Later that same day I was rushed to the hospital with a pathological fracture of my left femur. A bone scan revealed metastases to the bones in the back of my skull, sternum, spine and both femurs. I underwent an emergency hip pinning to repair the fracture and began taking femara (letrozole), an anti-hormonal breast cancer treatment. I also began receiving monthly infusions of aredia and then zometa (pamidronates) to strengthen my bones. Several weeks of radiation therapy to both femurs and my skull reduced pain from the metastases.
The recuperation from a hip pinning due to pathologic fracture is lengthy. In my case, almost 5 months passed before I was able to place enough weight on the injured leg to walk with a cane. Then I had the right hip pinned to prevent another fracture. I began to see a naturopathic physician to improve my overall health, who prescribed a number of vitamins and supplements.
It also turned out that a constant, nagging cough was probably a small metastasis in my lung.
During this time I experienced overwhelming distress at my cancer’s recurrence with metastatic disease. I cried buckets of tears with my husband, family, and friends. However, the support of those who love me enough to supply companionship and food helped me realize that I wasn’t dying today. Swedish Medical Center’s Providence Campus Comprehensive Breast Center’s staff psychiatrist, Dr. Judith Lipton, gave me new perspective on living with cancer (and better living through chemistry!). Writing in a journal, even for 15 minutes a day, helped me explore my feelings and find meaning in my cancer experience. A weekly support group for people with advanced cancer, monthly support group of young women with breast cancer, and on-line support of women living with “mets,” as we call it, brought me to new communities of people walking in the same shoes. Getting a service dog helped me navigate my “new normal.”
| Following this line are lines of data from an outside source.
`src/mac_rx_pkg.sv`:
```
package mac_rx_pkg;

	// Address constants
	localparam logic [47:0] BROADCAST_ADDR = 48'hFFFF_FFFF_FFFF;
	localparam logic [47:0] LOCAL_MAC_ADDR = 48'h000A_3500_0001; // 00:0A:35:00:00:01

	// Ethertypes that have a decoder behind them
	localparam logic [15:0] ETHERTYPE_ARP  = 16'h0806;
	localparam logic [15:0] ETHERTYPE_RARP = 16'h8035;
	localparam logic [15:0] ETHERTYPE_IP   = 16'h0800;

	localparam int HEADER_BYTES = 14;
	localparam logic [3:0] HDR_LAST = 4'(HEADER_BYTES - 1); // Index of last header byte

	// Decoder answer timeout, longer than a full IP frame
	localparam int WAIT_LIMIT = 1700;
	localparam int WAIT_CNT_W = $clog2(WAIT_LIMIT);
	localparam logic [WAIT_CNT_W-1:0] WAIT_LAST = WAIT_CNT_W'(WAIT_LIMIT - 1);

	// Message class codes
	localparam logic [1:0] MSG_UNSUPPORTED = 2'd0;
	localparam logic [1:0] MSG_ARP         = 2'd1;
	localparam logic [1:0] MSG_IP          = 2'd2;

	// Capture FSM
	localparam logic [1:0] CAP_ARMED  = 2'd0; // Waiting for a frame start
	localparam logic [1:0] CAP_HEADER = 2'd1; // Taking header bytes
	localparam logic [1:0] CAP_DRAIN  = 2'd2; // Skipping payload

	// Dispatch FSM
	localparam logic [2:0] DSP_IDLE     = 3'd0;
	localparam logic [2:0] DSP_CLASSIFY = 3'd1;
	localparam logic [2:0] DSP_WAIT     = 3'd2;
	localparam logic [2:0] DSP_RESULT   = 3'd3;
	localparam logic [2:0] DSP_DONE     = 3'd4;

	// Header as seen on the wire, destination sent first
	typedef struct packed {
		logic [15:0] ethertype; // Bits 111:96
		logic [47:0] src;       // Bits 95:48
		logic [47:0] dest;      // Bits 47:0
	} mac_fields_t;

	// Same 112 bits written per byte, read per field
	typedef union packed {
		mac_fields_t      fields;
		logic [13:0][7:0] bytes;
	} mac_header_u;

	typedef struct packed {
		logic [1:0] sub_type;  // From ARP or IP decoder
		logic [1:0] msg_class; // MSG_* code
	} mess_type_t;

endpackage

```
`src/mac_decoder.sv`:
```
`timescale 1ns/1ns

module mac_decoder
(
	input  logic                    CLK,
	input  logic                    RST,
	input  logic [7:0]              in_data,
	input  logic                    in_data_vld,
	input  logic                    arp_done,
	input  logic                    ip_done,
	input  logic [1:0]              arp_type,
	input  logic [1:0]              ip_type,
	output logic                    arp_decoder_en,
	output logic                    ip_decoder_en,
	output mac_rx_pkg::mac_header_u mac_header,
	output mac_rx_pkg::mess_type_t  mess_type,
	output logic                    mac_done
);

	mac_rx_pkg::mac_header_u header; // Capture to dispatch
	logic                    header_valid;
	logic                    in_frame;
	logic                    busy;     // Dispatch back to capture

	// Byte stream into header
	mac_header_capture u_capture
	(
		.CLK          (CLK),
		.RST          (RST),
		.in_data      (in_data),
		.in_data_vld  (in_data_vld),
		.busy         (busy),
		.header       (header),
		.header_valid (header_valid),
		.in_frame     (in_frame)
	);

	// Classify, start peer decoder, report
	mac_decoder_dispatch u_dispatch
	(
		.CLK            (CLK),
		.RST            (RST),
		.header         (header),
		.header_valid   (header_valid),
		.in_frame       (in_frame),
		.busy           (busy),
		.arp_done       (arp_done),
		.ip_done        (ip_done),
		.arp_type       (arp_type),
		.ip_type        (ip_type),
		.arp_decoder_en (arp_decoder_en),
		.ip_decoder_en  (ip_decoder_en),
		.mac_header     (mac_header),
		.mess_type      (mess_type),
		.mac_done       (mac_done)
	);

endmodule

```
`src/mac_decoder_dispatch.sv`:
```
`timescale 1ns/1ns

module mac_decoder_dispatch
(
	input  logic                    CLK,
	input  logic                    RST,
	input  mac_rx_pkg::mac_header_u header,
	input  logic                    header_valid,
	input  logic                    in_frame,
	output logic                    busy,
	input  logic                    arp_done,
	input  logic                    ip_done,
	input  logic [1:0]              arp_type,
	input  logic [1:0]              ip_type,
	output logic                    arp_decoder_en,
	output logic                    ip_decoder_en,
	output mac_rx_pkg::mac_header_u mac_header,
	output mac_rx_pkg::mess_type_t  mess_type,
	output logic                    mac_done
);

	logic [2:0] state;
	logic [1:0] cls;   // Class of current header
	logic [1:0] cls_q; // Class held during the wait
	logic [1:0] sub_q; // Sub-type from the decoder
	logic       got_q; // Decoder answered before timeout
	logic [mac_rx_pkg::WAIT_CNT_W-1:0] wait_cnt;

	mac_rx_pkg::mac_fields_t hdr_f;
	logic dest_bcast;
	logic dest_local;
	logic type_arp;
	logic type_ip;
	logic done_hit;
	logic [1:0] sub_in;

	assign hdr_f = header.fields; // Header held still by capture while busy

	assign dest_bcast = (hdr_f.dest == mac_rx_pkg::BROADCAST_ADDR);
	assign dest_local = (hdr_f.dest == mac_rx_pkg::LOCAL_MAC_ADDR);
	assign type_arp   = (hdr_f.ethertype == mac_rx_pkg::ETHERTYPE_ARP) ||
		(hdr_f.ethertype == mac_rx_pkg::ETHERTYPE_RARP);
	assign type_ip    = (hdr_f.ethertype == mac_rx_pkg::ETHERTYPE_IP);

	always_comb
	begin
		cls = mac_rx_pkg::MSG_UNSUPPORTED;
		if (type_arp && (dest_bcast || dest_local))
			cls = mac_rx_pkg::MSG_ARP; // ARP and RARP, broadcast or ours
		else if (type_ip && dest_local)
			cls = mac_rx_pkg::MSG_IP;  // Unicast IP only
	end

	// Start pulses, one cycle in classify
	assign arp_decoder_en = (state == mac_rx_pkg::DSP_CLASSIFY) && (cls == mac_rx_pkg::MSG_ARP);
	assign ip_decoder_en  = (state == mac_rx_pkg::DSP_CLASSIFY) && (cls == mac_rx_pkg::MSG_IP);

	// Only the started decoder counts
	assign done_hit = (cls_q == mac_rx_pkg::MSG_ARP) ? arp_done : ip_done;
	assign sub_in   = (cls_q == mac_rx_pkg::MSG_ARP) ? arp_type : ip_type;

	// Covers header_valid cycle up to and including mac_done
	assign busy     = header_valid || (state != mac_rx_pkg::DSP_IDLE);
	assign mac_done = (state == mac_rx_pkg::DSP_DONE) && !in_frame;

	always_ff @(posedge CLK or posedge RST)
	begin
		if (RST)
		begin
			state      <= mac_rx_pkg::DSP_IDLE;
			cls_q      <= mac_rx_pkg::MSG_UNSUPPORTED;
			sub_q      <= 2'd0;
			got_q      <= 1'b0;
			wait_cnt   <= '0;
			mac_header <= '0;
			mess_type  <= '0;
		end
		else
		begin
			case (state)
				mac_rx_pkg::DSP_IDLE:
					if (header_valid)
						state <= mac_rx_pkg::DSP_CLASSIFY;
				mac_rx_pkg::DSP_CLASSIFY:
				begin
					cls_q    <= cls;
					got_q    <= 1'b0;
					wait_cnt <= '0;
					// Unsupported skips the wait
					if (cls == mac_rx_pkg::MSG_UNSUPPORTED)
						state <= mac_rx_pkg::DSP_RESULT;
					else
						state <= mac_rx_pkg::DSP_WAIT;
				end
				mac_rx_pkg::DSP_WAIT:
					if (done_hit)
					begin
						sub_q <= sub_in; // Sampled on the done cycle
						got_q <= 1'b1;
						state <= mac_rx_pkg::DSP_RESULT;
					end
					else if (wait_cnt == mac_rx_pkg::WAIT_LAST)
						state <= mac_rx_pkg::DSP_RESULT; // Timeout, got_q stays low
					else
						wait_cnt <= wait_cnt + 1'b1;
				mac_rx_pkg::DSP_RESULT:
				begin
					mess_type <= '0; // Unsupported, timeout or zero sub-type
					if (got_q)
					begin
						mac_header <= header;
						if (sub_q != 2'd0)
						begin
							mess_type.sub_type  <= sub_q;
							mess_type.msg_class <= cls_q;
						end
					end
					state <= mac_rx_pkg::DSP_DONE;
				end
				mac_rx_pkg::DSP_DONE:
					if (!in_frame)
						state <= mac_rx_pkg::DSP_IDLE; // mac_done this cycle
				default:
					state <= mac_rx_pkg::DSP_IDLE;
			endcase
		end
	end

	a_one_enable: assert property (@(posedge CLK) disable iff (RST)
		!(arp_decoder_en && ip_decoder_en));

	// A dropped frame must not add a second pulse
	a_done_pulse: assert property (@(posedge CLK) disable iff (RST)
		mac_done |=> !mac_done);

	a_class_legal: assert property (@(posedge CLK) disable iff (RST)
		mess_type.msg_class != 2'd3);

endmodule

```
`src/mac_header_capture.sv`:
```
`timescale 1ns/1ns

module mac_header_capture
(
	input  logic                    CLK,
	input  logic                    RST,
	input  logic [7:0]              in_data,
	input  logic                    in_data_vld,
	input  logic                    busy,         // Dispatch still owns the last header
	output mac_rx_pkg::mac_header_u header,
	output logic                    header_valid, // One cycle, header complete
	output logic                    in_frame
);

	logic [1:0] state;
	logic [3:0] byte_cnt; // Arrival index of the byte on in_data
	logic       take_byte;

	// Maps arrival order onto the union byte view
	// Dest bytes land in 5..0, source in 11..6, ethertype in 13..12
	function automatic logic [3:0] byte_slot(input logic [3:0] idx);
		logic [4:0] slot;
		if (idx < 4'd6)
			slot = 5'd5 - {1'b0, idx};
		else if (idx < 4'd12)
			slot = 5'd17 - {1'b0, idx};
		else
			slot = 5'd25 - {1'b0, idx};
		return slot[3:0];
	endfunction

	// First byte only when dispatch is free, the rest unconditionally
	assign take_byte = ((state == mac_rx_pkg::CAP_ARMED) && in_data_vld && !busy) ||
		(state == mac_rx_pkg::CAP_HEADER);

	assign in_frame = (state != mac_rx_pkg::CAP_ARMED);

	always_ff @(posedge CLK or posedge RST)
	begin
		if (RST)
		begin
			state        <= mac_rx_pkg::CAP_ARMED;
			byte_cnt     <= '0;
			header_valid <= 1'b0;
		end
		else
		begin
			header_valid <= 1'b0; // Pulse by default
			case (state)
				mac_rx_pkg::CAP_ARMED:
					if (in_data_vld)
					begin
						// Busy frame is dropped whole
						if (busy)
							state <= mac_rx_pkg::CAP_DRAIN; // Index stays at first byte
						else
						begin
							byte_cnt <= 4'd1;
							state    <= mac_rx_pkg::CAP_HEADER;
						end
					end
				mac_rx_pkg::CAP_HEADER:
				begin
					byte_cnt <= byte_cnt + 4'd1;
					if (byte_cnt == mac_rx_pkg::HDR_LAST)
					begin
						byte_cnt     <= '0;
						header_valid <= 1'b1;
						state        <= mac_rx_pkg::CAP_DRAIN;
					end
				end
				mac_rx_pkg::CAP_DRAIN:
					if (!in_data_vld)
						state <= mac_rx_pkg::CAP_ARMED; // Frame over
				default:
					state <= mac_rx_pkg::CAP_ARMED;
			endcase
		end
	end

	// Header bytes in arrival order
	always_ff @(posedge CLK)
	begin
		if (take_byte)
			header.bytes[byte_slot(byte_cnt)] <= in_data;
	end

	// Single pulse per captured header
	a_hdr_valid_pulse: assert property (@(posedge CLK) disable iff (RST)
		header_valid |=> !header_valid);

endmodule

```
Today, 3.5 years after my mets diagnosis, I am (fortunately) still stable on aromatase inhibitors. I continue to receive a monthly infusion of zometa. I take numerous vitamins and supplements. I have little pain from the mets, but have been treated with additional radiation therapy on my right hip and both humerii. The cough disappeared almost immediately after beginning treatment. Scans indicate stable disease, but I live with the realities of advanced cancer on a daily basis.
During this time I experienced significant losses:
• Medical retirement from my profession as a fundraiser;
• Applying for and receiving Social Security Disability and the accompanying loss of income;
• Accepting that my husband and I would likely never become parents. (Five birth mothers chose to keep their babies after they were born. Because of my cancer we could not adopt from another country, and were denied participation in our state’s “foster-to-adopt” program.)
I also identified and achieved life goals:
• Wrote a will, medical directives and a living will, outlining my personal philosophy;
• Traveled with my husband to Paris to visit family and to Israel for a reunion;
• Rescued a cocker spaniel, which then became my service animal;
• Bought our first house;
• Identified opportunities for volunteer work in breast cancer patient advocacy.
My philosophy? “Dum vivimus, vivamus: while we live, let us live!” Life is precious, and in a very real sense, we all have the same amount of time -- today.